I hadn’t loved them any differently after they came out. But there’s denying I was different around them — can I still love someone and not accept them? They, my good friend for many years and my beloved family member, were still the same people I’ve known my entire life, nothing had changed that, but yet, our relationship seemed oddly different now. And I wasn’t sure on why.
In my attempts to be more “understanding,” what I was actually doing, in retrospect, was actually the opposite of understanding; I was subtly discriminating against them based off our differences. I was sabotaging my relationships with them, because I started to treat them different the moment they took pride and ownership in who they were.
I started to realize that it had nothing to do with them, but with me and my preconceived notions of what homosexuality “is.”
You see, before I knew what homosexuality was, I was being told that its “different” and “sinful.” These words resonated with me every time some one spoke on homosexuality or if I met a homosexual. Because of these preconceived notions, I was inflexible, and closed-minded on my beliefs.
An obstinate mind is the enemy of change, and it filters the world to such prejudices.
Here’s the thing about homosexuals: they have 32 teeth, two eyes, 46 chromosomes, a brain — which understands hate, discrimination, prejudice, alienation — a heart — which feels love, heartache, empathy, sympathy and compassion. What may be a shock to you is that I just described heterosexuals, too.
“People are afraid of things they don’t understand. They don’t know how to relate. It threatens their security, their existence, their career, and image.” (Bill Laswell)
I agree with Bill: people fear the unknown. But no matter how science — conclusive evidence that are facts, not preconceived notions — explains the “triggers of homosexuality” and “what genetically went ‘different,'” as if this is some sort of inherited disease like cystic fibrosis, some people can’t help but adhere to their homophobic tendencies.
What’s ironic is that homophobia and homosexuality may be homogeneous in nature — genetically inherited.
With respect to Homosexuality, and this is true especially for men, lesser extent for women.
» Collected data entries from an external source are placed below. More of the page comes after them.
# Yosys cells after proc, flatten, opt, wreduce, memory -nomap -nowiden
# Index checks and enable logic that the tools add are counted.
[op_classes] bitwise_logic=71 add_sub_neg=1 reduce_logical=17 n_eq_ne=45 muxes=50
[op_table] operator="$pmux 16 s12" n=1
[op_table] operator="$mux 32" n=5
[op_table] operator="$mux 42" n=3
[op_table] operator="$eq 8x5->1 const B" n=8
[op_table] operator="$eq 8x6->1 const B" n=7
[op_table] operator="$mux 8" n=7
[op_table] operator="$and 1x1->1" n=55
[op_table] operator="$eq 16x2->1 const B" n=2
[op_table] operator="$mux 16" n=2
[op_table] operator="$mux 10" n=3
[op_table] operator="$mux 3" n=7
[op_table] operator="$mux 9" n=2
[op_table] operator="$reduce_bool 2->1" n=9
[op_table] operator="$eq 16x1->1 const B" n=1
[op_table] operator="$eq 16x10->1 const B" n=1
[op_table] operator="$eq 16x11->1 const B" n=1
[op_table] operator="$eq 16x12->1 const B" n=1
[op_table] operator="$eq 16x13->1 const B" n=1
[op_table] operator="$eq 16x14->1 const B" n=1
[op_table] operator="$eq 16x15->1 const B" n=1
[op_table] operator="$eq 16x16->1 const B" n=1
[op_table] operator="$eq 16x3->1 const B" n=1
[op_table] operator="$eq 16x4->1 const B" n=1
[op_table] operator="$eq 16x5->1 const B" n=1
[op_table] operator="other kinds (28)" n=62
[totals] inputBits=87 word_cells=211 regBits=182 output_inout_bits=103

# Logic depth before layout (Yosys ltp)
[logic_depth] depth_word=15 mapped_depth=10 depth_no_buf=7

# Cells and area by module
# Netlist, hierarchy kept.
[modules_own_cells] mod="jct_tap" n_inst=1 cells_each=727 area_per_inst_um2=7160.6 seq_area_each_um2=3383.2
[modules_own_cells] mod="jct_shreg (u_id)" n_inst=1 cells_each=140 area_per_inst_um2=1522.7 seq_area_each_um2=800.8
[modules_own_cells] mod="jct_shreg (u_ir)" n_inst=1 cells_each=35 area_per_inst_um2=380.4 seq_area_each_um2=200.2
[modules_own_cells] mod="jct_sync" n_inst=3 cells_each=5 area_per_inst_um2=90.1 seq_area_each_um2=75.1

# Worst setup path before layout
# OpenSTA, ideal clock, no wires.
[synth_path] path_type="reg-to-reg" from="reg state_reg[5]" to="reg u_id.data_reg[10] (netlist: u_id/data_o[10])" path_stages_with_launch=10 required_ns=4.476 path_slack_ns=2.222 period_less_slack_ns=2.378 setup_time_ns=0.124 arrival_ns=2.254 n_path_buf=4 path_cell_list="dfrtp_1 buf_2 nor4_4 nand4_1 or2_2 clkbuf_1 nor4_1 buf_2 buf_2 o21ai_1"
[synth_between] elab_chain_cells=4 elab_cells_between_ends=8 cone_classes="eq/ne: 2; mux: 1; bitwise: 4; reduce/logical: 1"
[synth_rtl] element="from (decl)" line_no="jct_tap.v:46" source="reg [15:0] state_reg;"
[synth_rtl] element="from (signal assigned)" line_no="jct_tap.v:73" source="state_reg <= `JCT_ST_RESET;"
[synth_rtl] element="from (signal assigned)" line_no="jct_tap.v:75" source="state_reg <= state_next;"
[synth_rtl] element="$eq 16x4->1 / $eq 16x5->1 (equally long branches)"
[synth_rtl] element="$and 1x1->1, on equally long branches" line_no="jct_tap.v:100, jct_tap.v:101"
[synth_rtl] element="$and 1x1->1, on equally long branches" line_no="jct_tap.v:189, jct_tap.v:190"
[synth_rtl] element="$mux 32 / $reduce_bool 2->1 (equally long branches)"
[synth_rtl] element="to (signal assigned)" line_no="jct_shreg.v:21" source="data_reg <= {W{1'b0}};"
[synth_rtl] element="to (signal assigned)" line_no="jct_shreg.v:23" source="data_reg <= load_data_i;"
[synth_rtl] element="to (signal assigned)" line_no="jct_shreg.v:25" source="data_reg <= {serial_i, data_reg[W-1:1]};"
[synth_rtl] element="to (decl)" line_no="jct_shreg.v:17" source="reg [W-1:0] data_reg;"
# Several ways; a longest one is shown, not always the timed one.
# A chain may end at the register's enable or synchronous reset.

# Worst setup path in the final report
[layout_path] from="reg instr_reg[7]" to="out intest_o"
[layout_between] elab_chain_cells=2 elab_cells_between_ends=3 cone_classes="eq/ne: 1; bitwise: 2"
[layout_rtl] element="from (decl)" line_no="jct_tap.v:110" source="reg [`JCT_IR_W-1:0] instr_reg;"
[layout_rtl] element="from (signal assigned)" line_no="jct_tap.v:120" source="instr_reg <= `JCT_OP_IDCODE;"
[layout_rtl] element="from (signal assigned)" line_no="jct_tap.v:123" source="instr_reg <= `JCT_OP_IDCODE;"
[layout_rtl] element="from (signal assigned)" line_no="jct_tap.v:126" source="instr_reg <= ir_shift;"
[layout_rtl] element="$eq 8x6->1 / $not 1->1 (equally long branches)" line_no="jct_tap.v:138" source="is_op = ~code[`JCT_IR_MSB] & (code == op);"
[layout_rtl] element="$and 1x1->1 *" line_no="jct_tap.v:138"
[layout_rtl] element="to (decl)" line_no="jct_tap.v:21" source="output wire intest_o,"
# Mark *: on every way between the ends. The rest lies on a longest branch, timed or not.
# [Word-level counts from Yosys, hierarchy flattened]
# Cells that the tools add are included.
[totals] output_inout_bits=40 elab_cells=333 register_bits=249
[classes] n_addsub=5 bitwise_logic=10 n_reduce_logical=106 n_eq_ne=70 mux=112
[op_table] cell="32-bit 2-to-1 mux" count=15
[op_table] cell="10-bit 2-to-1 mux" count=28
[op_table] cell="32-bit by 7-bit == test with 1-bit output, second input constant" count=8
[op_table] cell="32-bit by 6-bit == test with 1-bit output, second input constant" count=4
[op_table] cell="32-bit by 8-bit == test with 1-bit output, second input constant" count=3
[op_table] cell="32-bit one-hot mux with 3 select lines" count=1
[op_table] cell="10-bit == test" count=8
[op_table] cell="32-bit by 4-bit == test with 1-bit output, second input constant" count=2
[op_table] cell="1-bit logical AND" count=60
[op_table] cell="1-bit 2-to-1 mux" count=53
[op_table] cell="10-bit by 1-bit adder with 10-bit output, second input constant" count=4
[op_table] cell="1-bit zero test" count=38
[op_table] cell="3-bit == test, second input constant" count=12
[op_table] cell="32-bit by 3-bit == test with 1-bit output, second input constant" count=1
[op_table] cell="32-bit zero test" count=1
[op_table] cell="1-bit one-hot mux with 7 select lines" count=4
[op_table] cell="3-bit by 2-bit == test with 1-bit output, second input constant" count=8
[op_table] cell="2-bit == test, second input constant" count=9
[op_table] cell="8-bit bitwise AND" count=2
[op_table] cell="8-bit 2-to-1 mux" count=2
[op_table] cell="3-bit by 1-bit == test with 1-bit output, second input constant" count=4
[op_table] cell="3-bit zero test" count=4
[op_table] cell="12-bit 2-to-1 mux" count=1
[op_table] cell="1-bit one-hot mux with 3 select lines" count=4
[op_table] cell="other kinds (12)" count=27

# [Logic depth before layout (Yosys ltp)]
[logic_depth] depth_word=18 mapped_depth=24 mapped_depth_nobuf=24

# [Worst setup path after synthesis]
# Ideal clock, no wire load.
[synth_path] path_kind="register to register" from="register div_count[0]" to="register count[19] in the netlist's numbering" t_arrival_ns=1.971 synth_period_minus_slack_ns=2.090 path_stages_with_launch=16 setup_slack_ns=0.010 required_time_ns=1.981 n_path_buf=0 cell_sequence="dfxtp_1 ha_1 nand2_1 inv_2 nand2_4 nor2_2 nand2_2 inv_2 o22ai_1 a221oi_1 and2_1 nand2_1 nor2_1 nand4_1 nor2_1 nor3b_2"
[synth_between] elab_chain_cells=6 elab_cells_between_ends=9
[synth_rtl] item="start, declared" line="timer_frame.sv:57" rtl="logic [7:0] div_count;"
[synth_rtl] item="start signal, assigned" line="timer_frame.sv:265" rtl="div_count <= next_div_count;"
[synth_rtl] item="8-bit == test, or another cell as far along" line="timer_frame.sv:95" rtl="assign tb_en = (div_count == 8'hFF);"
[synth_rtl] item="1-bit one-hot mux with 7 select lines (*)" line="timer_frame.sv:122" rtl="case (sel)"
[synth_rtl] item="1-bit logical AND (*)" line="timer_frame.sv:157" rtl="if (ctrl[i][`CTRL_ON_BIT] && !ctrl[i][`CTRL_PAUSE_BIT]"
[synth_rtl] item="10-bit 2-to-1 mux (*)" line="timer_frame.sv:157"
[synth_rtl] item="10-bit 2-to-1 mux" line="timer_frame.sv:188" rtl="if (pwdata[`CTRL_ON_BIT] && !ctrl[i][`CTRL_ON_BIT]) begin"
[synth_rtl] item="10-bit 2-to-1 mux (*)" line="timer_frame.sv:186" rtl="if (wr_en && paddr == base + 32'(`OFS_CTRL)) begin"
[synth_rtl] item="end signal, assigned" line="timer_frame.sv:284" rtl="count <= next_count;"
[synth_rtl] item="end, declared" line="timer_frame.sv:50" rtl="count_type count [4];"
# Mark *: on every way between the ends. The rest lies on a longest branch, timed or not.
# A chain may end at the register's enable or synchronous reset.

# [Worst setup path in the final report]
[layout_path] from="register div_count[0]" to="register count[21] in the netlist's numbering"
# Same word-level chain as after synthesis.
==> config.mk <==
export PLATFORM = sky130hd
export DESIGN_NAME = adc_pattern_calib_config_regs
export DESIGN_NICKNAME = d
export VERILOG_FILES = /design/src/cfg_regs_pkg.sv /design/src/pattern_mux.sv /design/src/adc_pattern_calib_config_regs.sv
export SDC_FILE = /design/constraint.sdc
export NUM_CORES = 1
export LEC_CHECK = 0
export BUFFER_PORTS_ARGS = -buffer_cell sky130_fd_sc_hd__clkbuf_2
export CORE_AREA = 4 4 203 205
export DETAILED_ROUTE_END_ITERATION = 10
export DIE_AREA = 0 0 207 209
export PLACE_DENSITY = 0.55
export SLEW_MARGIN = 20
export SYNTH_ARGS = -nofsm -noshare
export SYNTH_HDL_FRONTEND = slang
export SYNTH_HIERARCHICAL = 1
export SYNTH_SLANG_ARGS = --single-unit
export TNS_END_PERCENT = 1
==> constraint.sdc <==
create_clock -name clk -period 3.7 [get_ports clk]
set_clock_uncertainty 0.2 [all_clocks]
set_input_delay 0.555 -clock clk [delete_from_list [all_inputs] [get_ports clk]]
set_output_delay 0.555 -clock clk [all_outputs]
set_load 0.01 [all_outputs]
The vast majority of straight men have a visceral aversion to homosexual sex. The aversion occurs at a primeval visceral level and is intense enough to cause vomiting. This has nothing to do with theology and probably little to do with culture as I have seen it across all cultures and socioeconomic levels. It is in my opinion a by-product of evolution . .” (http://www.rci.rutgers.edu/~lcrew/dojustice/j052.html)
You see, we’re more alike, homosexuals and heterosexuals, than we think. But nobody ever told me that, they were always focused on the negative connotations of being a homosexual.
My advice is to free your mind of preconceived notions and, instead, become adaptable and learn to be understanding. Become free of bias.
Furthermore, can’t homosexuals be content with who they are and church goers being content with their love for the lord?
It’s an easy answer: yes. But, unfortunately, society, in general, is about dominance of a set of standards and ideals. And what does this cause? Perpetuated prejudice, hate, and discrimination against everybody.
“An eye for an eye makes the whole world blind.” (Gandhi)
And I’m not sure how many societal eyes we have left, if any. Is blinding the world worth the effort to spread hate and animosity, and for what purpose? If your answer is yes then I pray for you.
There’s nothing wrong or different about somebody who believes in an invisible lord and goes to church regularly; similarly, there’s nothing wrong or different with somebody who seeks love and intimacy with people from the same sex.
“An individual has not started living until he can rise above the narrow confines of his individualistic concerns to the broader concerns of all humanity.” (Martin Luther King, Jr.)
I’m proud to say that my relationships with my homosexual friend and family member have dramatically improved since I’ve learned to stop choosing ignorance and stopped allowing fear to run my life. And since then, I’ve started to see them as the equal individuals they are.
All of our eyes are open and it’s a beautiful sight.